Il modo più semplice per contrastare una verità scomoda è il silenzio e per più decenni una fetta dolorosa della storia d'Italia è stata semplicemente ignorata, come affermato dal Presidente della Repubblica, «per pregiudiziali ideologiche e cecità politica e per calcoli diplomatici e convenienze internazionali».
Il “Comitato 10 febbraio”, sorto a seguito della legge n.92 del 30 marzo 2004 che ha istituito la “Giornata del Ricordo” esprime gratitudine a quanti hanno contribuito a ricordare le vittime delle foibe e le centinaia di migliaia di italiani costretti ad abbandonare l’Istria e la Dalmazia vittime della pulizia etnica.
Un primo ringraziamento al Sindaco, al Presidente della Provincia ed ai consiglieri comunali e provinciali di Foggia che il 10 febbraio hanno deposto una corona di fiori in piazza Martiri Triestini a ricordo delle vittime delle foibe. Oltre alle iniziative ufficiali, vanno ricordate anche quelle lodevoli intraprese da gruppi politici e da comuni cittadini.
Una lode ancora più dovuta e sincera a quanti, dimostrando sensibilità ed umanità non comuni nella nostra epoca, hanno permesso e preso parte alle varie iniziative promosse dal “Comitato 10 febbraio” di Foggia, quali la messa a suffragio delle vittime presso la Chiesa del Carmine Nuovo, la mostra fotografica presso le sale di Palazzo Dogana, vari incontri con gli studenti degli istituti superiori ITC Giannone , IPSIA Pacinotti , ITAS Notarangelo e A.Volta, con la proiezione del video documentario “Le radici del ricordo”.
Solo a Foggia, facendo una stima arrotondata per difetto, oltre 1300 studenti delle scuole superiori hanno partecipato ad iniziative a tema. A questi vanno aggiunti i numeri incoraggianti dei centri della provincia del capoluogo dauno in cui si sono promosse manifestazioni simili.
Un particolare elogio al preside, ai docenti, al personale ed agli studenti dell’istituto ITC Giannone, ove il 10 febbraio è stata allestita una mostra fotografica ed il 12 febbraio si è svolto un convegno -dibattito al quale ha partecipato il dr.

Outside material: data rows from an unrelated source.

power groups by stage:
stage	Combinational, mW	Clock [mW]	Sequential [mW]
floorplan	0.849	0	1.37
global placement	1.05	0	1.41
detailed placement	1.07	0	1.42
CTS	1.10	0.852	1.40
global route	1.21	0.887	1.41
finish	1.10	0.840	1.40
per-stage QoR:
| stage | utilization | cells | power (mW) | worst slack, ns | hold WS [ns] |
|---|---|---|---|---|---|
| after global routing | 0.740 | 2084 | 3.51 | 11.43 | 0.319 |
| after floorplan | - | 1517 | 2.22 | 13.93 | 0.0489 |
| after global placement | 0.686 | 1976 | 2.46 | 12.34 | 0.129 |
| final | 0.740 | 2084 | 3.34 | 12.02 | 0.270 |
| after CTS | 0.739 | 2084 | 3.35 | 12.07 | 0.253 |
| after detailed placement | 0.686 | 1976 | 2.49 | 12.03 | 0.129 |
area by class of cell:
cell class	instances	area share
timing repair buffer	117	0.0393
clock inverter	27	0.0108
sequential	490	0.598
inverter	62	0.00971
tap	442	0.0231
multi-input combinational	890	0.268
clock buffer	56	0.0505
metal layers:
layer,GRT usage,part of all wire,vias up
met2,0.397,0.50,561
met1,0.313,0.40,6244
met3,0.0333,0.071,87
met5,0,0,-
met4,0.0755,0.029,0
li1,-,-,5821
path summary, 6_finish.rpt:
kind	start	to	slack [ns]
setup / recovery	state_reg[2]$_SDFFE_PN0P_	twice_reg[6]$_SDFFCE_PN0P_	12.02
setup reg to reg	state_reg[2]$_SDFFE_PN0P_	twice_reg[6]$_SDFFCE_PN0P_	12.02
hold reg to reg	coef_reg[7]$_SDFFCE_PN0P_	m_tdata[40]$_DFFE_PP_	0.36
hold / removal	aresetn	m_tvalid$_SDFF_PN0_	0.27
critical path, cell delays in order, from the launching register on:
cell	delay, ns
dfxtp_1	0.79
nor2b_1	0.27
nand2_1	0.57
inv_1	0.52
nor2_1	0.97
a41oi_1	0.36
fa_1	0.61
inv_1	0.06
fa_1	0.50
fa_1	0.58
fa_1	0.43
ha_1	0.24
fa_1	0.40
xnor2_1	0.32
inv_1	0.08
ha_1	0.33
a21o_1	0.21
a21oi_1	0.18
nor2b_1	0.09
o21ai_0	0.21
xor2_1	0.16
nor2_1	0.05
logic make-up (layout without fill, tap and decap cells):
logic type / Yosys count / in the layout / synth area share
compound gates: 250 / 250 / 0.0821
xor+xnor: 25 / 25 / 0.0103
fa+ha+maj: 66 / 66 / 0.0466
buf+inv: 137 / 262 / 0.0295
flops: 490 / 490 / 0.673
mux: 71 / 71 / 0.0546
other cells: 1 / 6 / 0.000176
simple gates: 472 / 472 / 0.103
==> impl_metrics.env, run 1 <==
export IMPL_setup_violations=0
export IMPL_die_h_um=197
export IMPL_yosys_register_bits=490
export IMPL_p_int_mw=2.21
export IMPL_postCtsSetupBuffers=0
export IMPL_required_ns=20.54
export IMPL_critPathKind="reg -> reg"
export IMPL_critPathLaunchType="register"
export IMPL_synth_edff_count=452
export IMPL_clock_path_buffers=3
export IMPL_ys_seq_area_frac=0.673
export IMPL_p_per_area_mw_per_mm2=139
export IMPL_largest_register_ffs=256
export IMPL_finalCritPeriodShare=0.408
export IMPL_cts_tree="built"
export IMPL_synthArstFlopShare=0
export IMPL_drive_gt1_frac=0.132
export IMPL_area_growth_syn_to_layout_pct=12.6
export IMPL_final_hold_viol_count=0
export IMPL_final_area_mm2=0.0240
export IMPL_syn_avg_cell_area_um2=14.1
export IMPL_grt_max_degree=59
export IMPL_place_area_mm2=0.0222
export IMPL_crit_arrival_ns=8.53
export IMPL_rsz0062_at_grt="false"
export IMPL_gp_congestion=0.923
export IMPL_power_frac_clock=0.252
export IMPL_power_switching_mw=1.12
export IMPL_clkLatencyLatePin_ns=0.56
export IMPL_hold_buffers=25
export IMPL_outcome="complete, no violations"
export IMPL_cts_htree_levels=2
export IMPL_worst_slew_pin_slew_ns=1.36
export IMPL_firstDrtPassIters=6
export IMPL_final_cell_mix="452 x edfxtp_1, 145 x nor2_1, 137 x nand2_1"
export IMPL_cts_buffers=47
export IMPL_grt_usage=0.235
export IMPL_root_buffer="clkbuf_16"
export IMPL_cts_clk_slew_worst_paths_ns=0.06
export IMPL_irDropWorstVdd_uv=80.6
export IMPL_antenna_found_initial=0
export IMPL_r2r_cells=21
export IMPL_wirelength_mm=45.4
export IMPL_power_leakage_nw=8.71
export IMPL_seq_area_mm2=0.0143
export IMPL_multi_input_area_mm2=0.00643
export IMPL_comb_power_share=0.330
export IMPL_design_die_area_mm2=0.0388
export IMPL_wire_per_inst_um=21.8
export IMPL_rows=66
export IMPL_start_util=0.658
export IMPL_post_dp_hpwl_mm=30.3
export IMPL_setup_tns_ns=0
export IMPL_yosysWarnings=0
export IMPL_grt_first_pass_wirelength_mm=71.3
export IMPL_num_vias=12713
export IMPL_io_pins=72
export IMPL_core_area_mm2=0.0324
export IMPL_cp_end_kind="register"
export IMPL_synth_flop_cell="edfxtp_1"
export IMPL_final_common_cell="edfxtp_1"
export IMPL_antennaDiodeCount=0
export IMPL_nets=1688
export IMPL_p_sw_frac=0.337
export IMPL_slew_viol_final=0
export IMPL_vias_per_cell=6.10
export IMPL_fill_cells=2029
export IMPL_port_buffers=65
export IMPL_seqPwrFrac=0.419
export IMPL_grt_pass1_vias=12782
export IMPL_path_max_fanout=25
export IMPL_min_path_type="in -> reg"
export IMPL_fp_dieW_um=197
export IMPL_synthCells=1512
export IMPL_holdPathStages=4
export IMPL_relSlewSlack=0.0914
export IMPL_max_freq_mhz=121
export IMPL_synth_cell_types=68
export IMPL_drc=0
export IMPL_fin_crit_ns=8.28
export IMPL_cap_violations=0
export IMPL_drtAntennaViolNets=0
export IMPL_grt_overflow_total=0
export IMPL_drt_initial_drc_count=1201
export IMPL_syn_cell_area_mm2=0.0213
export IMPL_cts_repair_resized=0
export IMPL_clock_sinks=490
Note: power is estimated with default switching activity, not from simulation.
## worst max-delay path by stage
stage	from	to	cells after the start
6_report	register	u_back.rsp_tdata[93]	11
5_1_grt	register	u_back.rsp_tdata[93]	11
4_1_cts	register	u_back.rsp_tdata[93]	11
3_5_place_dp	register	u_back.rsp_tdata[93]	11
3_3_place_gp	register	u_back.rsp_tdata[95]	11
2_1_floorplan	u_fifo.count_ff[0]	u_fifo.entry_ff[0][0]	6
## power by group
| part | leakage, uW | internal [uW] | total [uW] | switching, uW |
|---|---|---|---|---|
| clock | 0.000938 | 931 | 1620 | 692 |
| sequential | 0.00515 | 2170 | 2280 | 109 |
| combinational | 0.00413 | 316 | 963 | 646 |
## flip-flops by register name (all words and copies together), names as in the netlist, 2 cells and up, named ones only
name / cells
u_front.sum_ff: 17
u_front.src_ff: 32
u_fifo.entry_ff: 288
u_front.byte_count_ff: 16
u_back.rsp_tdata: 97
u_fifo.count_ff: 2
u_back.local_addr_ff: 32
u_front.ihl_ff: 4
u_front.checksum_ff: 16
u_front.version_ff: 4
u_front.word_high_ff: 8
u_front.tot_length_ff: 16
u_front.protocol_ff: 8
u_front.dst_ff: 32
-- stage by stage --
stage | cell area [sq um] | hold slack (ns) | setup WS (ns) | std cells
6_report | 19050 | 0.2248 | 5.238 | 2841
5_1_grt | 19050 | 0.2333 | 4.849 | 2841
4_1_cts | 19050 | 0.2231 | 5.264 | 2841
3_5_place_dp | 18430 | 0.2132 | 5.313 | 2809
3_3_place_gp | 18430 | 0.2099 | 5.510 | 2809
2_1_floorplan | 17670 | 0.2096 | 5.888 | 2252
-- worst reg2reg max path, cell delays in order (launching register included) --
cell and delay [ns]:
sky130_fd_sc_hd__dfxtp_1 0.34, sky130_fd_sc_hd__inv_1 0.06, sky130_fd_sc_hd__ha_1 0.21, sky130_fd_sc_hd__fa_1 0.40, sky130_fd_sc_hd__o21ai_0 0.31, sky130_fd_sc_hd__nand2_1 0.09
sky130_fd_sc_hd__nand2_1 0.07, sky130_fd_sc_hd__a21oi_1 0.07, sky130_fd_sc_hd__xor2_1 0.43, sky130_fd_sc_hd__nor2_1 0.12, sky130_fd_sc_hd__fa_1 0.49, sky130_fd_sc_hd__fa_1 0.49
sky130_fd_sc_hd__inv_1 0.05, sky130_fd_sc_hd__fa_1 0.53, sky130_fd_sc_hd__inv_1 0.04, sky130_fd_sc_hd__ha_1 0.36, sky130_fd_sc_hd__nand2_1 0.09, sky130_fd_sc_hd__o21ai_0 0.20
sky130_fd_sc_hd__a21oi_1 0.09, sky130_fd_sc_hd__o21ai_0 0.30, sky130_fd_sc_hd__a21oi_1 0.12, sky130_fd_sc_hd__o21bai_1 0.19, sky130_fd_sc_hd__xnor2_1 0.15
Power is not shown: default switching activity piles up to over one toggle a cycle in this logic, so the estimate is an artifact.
<file path="src/rtl/core/lis_pkg.sv">
// ----------------------------------------------------------------------------
// lis_pkg
// Shared widths, controller states and control/status bundles for the
// lap interval statistics block.
// ----------------------------------------------------------------------------
package lis_pkg;

	localparam int LANE_W  = 6;
	localparam int STAMP_W = 48;
	localparam int COUNT_W = 32;
	localparam int MEAN_W  = 64;
	localparam int FRAC_W  = 16;

	localparam int DIV_STEPS = MEAN_W;
	localparam int DIV_CNT_W = $clog2(DIV_STEPS);

	localparam logic [STAMP_W-1:0] NO_BEST   = '1;
	localparam logic [COUNT_W-1:0] COUNT_MAX = '1;

	typedef enum logic [5:0] {
		ST_IDLE  = 6'b000001,
		ST_EVAL  = 6'b000010,
		ST_DIFF  = 6'b000100,
		ST_DIV   = 6'b001000,
		ST_APPLY = 6'b010000,
		ST_FIN   = 6'b100000
	} lis_state_t;

	typedef struct packed {
		logic capture;
		logic eval;
		logic div_start;
		logic apply;
		logic publish;
	} lis_cmd_t;

	typedef struct packed {
		logic record;
		logic div_done;
	} lis_sts_t;

endpackage

</file>
<file path="src/rtl/core/lis_div.sv">
// ----------------------------------------------------------------------------
// lis_div
// Restoring divider, one quotient bit per cycle: 64-bit dividend over a
// nonzero 32-bit divisor, quotient truncated.
// ----------------------------------------------------------------------------
module lis_div
	import lis_pkg::*;
(
	input  logic               clk,
	input  logic               arst_n,
	input  logic               start,
	input  logic [MEAN_W-1:0]  dividend,
	input  logic [COUNT_W-1:0] divisor,
	output logic               done,
	output logic [MEAN_W-1:0]  quotient
);

	logic                 busy_q;
	logic                 done_q;
	logic [DIV_CNT_W-1:0] cnt_q;
	logic [MEAN_W-1:0]    work_q;
	logic [COUNT_W-1:0]   rem_q;
	logic [COUNT_W-1:0]   divisor_q;

	logic [COUNT_W:0] trial;
	logic [COUNT_W:0] trial_sub;
	logic             fits;

	assign trial     = {rem_q, work_q[MEAN_W-1]};
	assign trial_sub = trial - {1'b0, divisor_q};
	assign fits      = trial >= {1'b0, divisor_q};

	always_ff @(posedge clk or negedge arst_n) begin
		if (!arst_n) begin
			busy_q <= 1'b0;
			done_q <= 1'b0;
			cnt_q  <= '0;
		end else begin
			done_q <= 1'b0;
			if (start) begin
				busy_q <= 1'b1;
				cnt_q  <= '0;
			end else if (busy_q) begin
				cnt_q <= cnt_q + 1'b1;
				if (cnt_q == DIV_CNT_W'(DIV_STEPS - 1)) begin
					busy_q <= 1'b0;
					done_q <= 1'b1;
				end
			end
		end
	end

	// Shift the dividend out at the top while quotient bits enter at the bottom.
	always_ff @(posedge clk) begin
		if (start) begin
			work_q    <= dividend;
			rem_q     <= '0;
			divisor_q <= divisor;
		end else if (busy_q) begin
			work_q <= {work_q[MEAN_W-2:0], fits};
			rem_q  <= fits ? trial_sub[COUNT_W-1:0] : trial[COUNT_W-1:0];
		end
	end

	assign done     = done_q;
	assign quotient = work_q;

endmodule

</file>
<file path="src/rtl/core/lis_ctrl.sv">
// ----------------------------------------------------------------------------
// lis_ctrl
// Sequencer for one passing event: evaluate, mean update through the
// divider when a lap is recorded, then hand the word to the output register.
// ----------------------------------------------------------------------------
module lis_ctrl
	import lis_pkg::*;
(
	input  logic     clk,
	input  logic     arst_n,
	input  logic     in_valid,
	output logic     in_ready,
	output logic     out_valid,
	input  logic     out_ready,
	input  lis_sts_t sts,
	output lis_cmd_t cmd
);

	lis_state_t state_q;
	lis_state_t state_nxt;
	logic       out_valid_q;
	logic       out_free;

	assign out_free = !out_valid_q || out_ready;

	always_comb begin
		state_nxt = state_q;
		cmd       = '0;
		unique case (state_q)
			ST_IDLE: begin
				if (in_valid) begin
					cmd.capture = 1'b1;
					state_nxt   = ST_EVAL;
				end
			end
			ST_EVAL: begin
				cmd.eval  = 1'b1;
				state_nxt = sts.record ? ST_DIFF : ST_FIN;
			end
			ST_DIFF: begin
				cmd.div_start = 1'b1;
				state_nxt     = ST_DIV;
			end
			ST_DIV: begin
				if (sts.div_done) begin
					state_nxt = ST_APPLY;
				end
			end
			ST_APPLY: begin
				cmd.apply = 1'b1;
				state_nxt = ST_FIN;
			end
			ST_FIN: begin
				// hold until the output register is free
				if (out_free) begin
					cmd.publish = 1'b1;
					state_nxt   = ST_IDLE;
				end
			end
			default: begin
				state_nxt = ST_IDLE;
			end
		endcase
	end

	always_ff @(posedge clk or negedge arst_n) begin
		if (!arst_n) begin
			state_q     <= ST_IDLE;
			out_valid_q <= 1'b0;
		end else begin
			state_q <= state_nxt;
			if (cmd.publish) begin
				out_valid_q <= 1'b1;
			end else if (out_ready) begin
				out_valid_q <= 1'b0;
			end
		end
	end

	assign in_ready  = (state_q == ST_IDLE);
	assign out_valid = out_valid_q;

endmodule

</file>
<file path="src/rtl/core/lis_dp.sv">
// ----------------------------------------------------------------------------
// lis_dp
// Lap datapath: lane filter, stored stamp, lap count, best lap, running
// mean with its serial divider, and the output word register.
// ----------------------------------------------------------------------------
module lis_dp
	import lis_pkg::*;
(
	input  logic               clk,
	input  logic               arst_n,
	input  logic               cfg_we,
	input  logic [LANE_W-1:0]  cfg_wdata,
	input  logic [LANE_W-1:0]  lane,
	input  logic [STAMP_W-1:0] timestamp_us,
	input  lis_cmd_t           cmd,
	output lis_sts_t           sts,
	output logic               updated,
	output logic               new_best,
	output logic [STAMP_W-1:0] lap_time_us,
	output logic [COUNT_W-1:0] laps_done,
	output logic [MEAN_W-1:0]  mean_lap,
	output logic [STAMP_W-1:0] best_lap_us
);

	logic [LANE_W-1:0]  lane_id_q;
	logic [LANE_W-1:0]  lane_q;
	logic [STAMP_W-1:0] stamp_q;

	logic [STAMP_W-1:0] prev_q;
	logic               have_prev_q;
	logic [STAMP_W-1:0] last_lap_q;
	logic [COUNT_W-1:0] total_q;
	logic [MEAN_W-1:0]  mean_q;
	logic [STAMP_W-1:0] best_q;
	logic               upd_q;
	logic               nbest_q;
	logic               neg_q;

	logic [STAMP_W-1:0] out_lap_q;
	logic [COUNT_W-1:0] out_total_q;
	logic [MEAN_W-1:0]  out_mean_q;
	logic [STAMP_W-1:0] out_best_q;
	logic               out_upd_q;
	logic               out_nbest_q;

	logic               match;
	logic               record;
	logic [STAMP_W-1:0] lap;
	logic               beats;
	logic [MEAN_W-1:0]  target;
	logic [MEAN_W:0]    up_diff;
	logic [MEAN_W-1:0]  down_diff;
	logic [MEAN_W-1:0]  magnitude;
	logic               div_done;
	logic [MEAN_W-1:0]  quotient;

	assign match  = (lane_q == lane_id_q);
	assign record = match && have_prev_q && (stamp_q > prev_q);
	assign lap    = stamp_q - prev_q;
	assign beats  = (total_q == '0) || (lap < best_q);

	// Form |target - mean| with the sign taken from the borrow.
	assign target    = {last_lap_q, {FRAC_W{1'b0}}};
	assign up_diff   = {1'b0, target} - {1'b0, mean_q};
	assign down_diff = mean_q - target;
	assign magnitude = up_diff[MEAN_W] ? down_diff : up_diff[MEAN_W-1:0];

	assign sts.record   = record;
	assign sts.div_done = div_done;

	lis_div u_div (
		.clk      (clk),
		.arst_n   (arst_n),
		.start    (cmd.div_start),
		.dividend (magnitude),
		.divisor  (total_q),
		.done     (div_done),
		.quotient (quotient)
	);

	always_ff @(posedge clk or negedge arst_n) begin
		if (!arst_n) begin
			lane_id_q   <= '0;
			prev_q      <= '0;
			have_prev_q <= 1'b0;
			last_lap_q  <= '0;
			total_q     <= '0;
			mean_q      <= '0;
			best_q      <= NO_BEST;
		end else begin
			if (cfg_we) begin
				lane_id_q <= cfg_wdata;
			end
			if (cmd.eval && match) begin
				prev_q      <= stamp_q;
				have_prev_q <= 1'b1;
			end
			if (cmd.eval && record) begin
				last_lap_q <= lap;
				if (total_q != COUNT_MAX) begin
					total_q <= total_q + 1'b1;
				end
				if (beats) begin
					best_q <= lap;
				end
			end
			if (cmd.apply) begin
				mean_q <= neg_q ? mean_q - quotient : mean_q + quotient;
			end
		end
	end

	always_ff @(posedge clk) begin
		if (cmd.capture) begin
			lane_q  <= lane;
			stamp_q <= timestamp_us;
		end
		if (cmd.eval) begin
			upd_q   <= record;
			nbest_q <= record && beats;
		end
		if (cmd.div_start) begin
			neg_q <= up_diff[MEAN_W];
		end
		if (cmd.publish) begin
			out_upd_q   <= upd_q;
			out_nbest_q <= nbest_q;
			out_lap_q   <= last_lap_q;
			out_total_q <= total_q;
			out_mean_q  <= mean_q;
			out_best_q  <= best_q;
		end
	end

	assign updated     = out_upd_q;
	assign new_best    = out_nbest_q;
	assign lap_time_us = out_lap_q;
	assign laps_done   = out_total_q;
	assign mean_lap    = out_mean_q;
	assign best_lap_us = out_best_q;

endmodule

</file>
<file path="src/rtl/core/lap_interval_statistics.sv">
// ----------------------------------------------------------------------------
// lap_interval_statistics
// Lap time, lap count, best lap and running mean for the configured lane.
// ----------------------------------------------------------------------------
// Sequence: a recorded lap passes through evaluate, divider start, the bit-serial
//   mean divider, mean update and publish; otherwise evaluate, then publish.
// Flow: one word at a time; the next input is taken once the result has
//   moved to the output register.
// Reset: arst_n clears lane_id, count, mean and stored stamp, sets best lap
//   to all ones; no output word is pending after reset.
module lap_interval_statistics
	import lis_pkg::*;
(
	input  logic               clk,
	input  logic               arst_n,
	input  logic               cfg_we,
	input  logic [LANE_W-1:0]  cfg_wdata,
	input  logic               in_valid,
	output logic               in_ready,
	input  logic [LANE_W-1:0]  lane,
	input  logic [STAMP_W-1:0] timestamp_us,
	output logic               out_valid,
	input  logic               out_ready,
	output logic               updated,
	output logic               new_best,
	output logic [STAMP_W-1:0] lap_time_us,
	output logic [COUNT_W-1:0] laps_done,
	output logic [MEAN_W-1:0]  mean_lap,
	output logic [STAMP_W-1:0] best_lap_us
);

	lis_cmd_t cmd;
	lis_sts_t sts;

	lis_ctrl u_ctrl (
		.clk       (clk),
		.arst_n    (arst_n),
		.in_valid  (in_valid),
		.in_ready  (in_ready),
		.out_valid (out_valid),
		.out_ready (out_ready),
		.sts       (sts),
		.cmd       (cmd)
	);

	lis_dp u_dp (
		.clk          (clk),
		.arst_n       (arst_n),
		.cfg_we       (cfg_we),
		.cfg_wdata    (cfg_wdata),
		.lane         (lane),
		.timestamp_us (timestamp_us),
		.cmd          (cmd),
		.sts          (sts),
		.updated      (updated),
		.new_best     (new_best),
		.lap_time_us  (lap_time_us),
		.laps_done    (laps_done),
		.mean_lap     (mean_lap),
		.best_lap_us  (best_lap_us)
	);

endmodule

</file>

Andrea Zullo, in rappresentanza del “Comitato 10 febbraio”- che ha ricordato sia le vittime delle foibe che quelle della Shoa, entrambe figlie di una stessa cultura avente come matrice l’odio razziale e la pulizia etnica.
Come ricordato dal Presidente Napolitano, il «disegno annessionistico slavo che prevalse nel trattato di pace del 1947 e che assunse i sinistri connotati di una pulizia etnica deve essere di monito e portare a considerare quel tormentato e tragico periodo, segnato dagli opposti totalitarismi, in una ottica serena e non unilaterale».
L’auspicio del nostro Presidente, nel quale il “Comitato 10 febbraio” si riconosce, è che tale commemorazione concorra a far sì che le giovani generazioni superino la «piaga dei nazionalismi, della gretta visione particolare, del disprezzo dell'altro, della acritica transazione della propria identità etnica o storica. Prendere atto che alla fine della Seconda guerra mondiale, la lotta per fissare nuovi confini, produsse centinaia di migliaia di vittime e di deportati, non deve far nascere o perpetuare 'conflitti dai ricordi', ma far progredire una prospettiva di feconda collaborazione sulle diverse sponde dell’Adriatico, in una comune appartenenza europea che arricchisce le rispettive identità nazionali».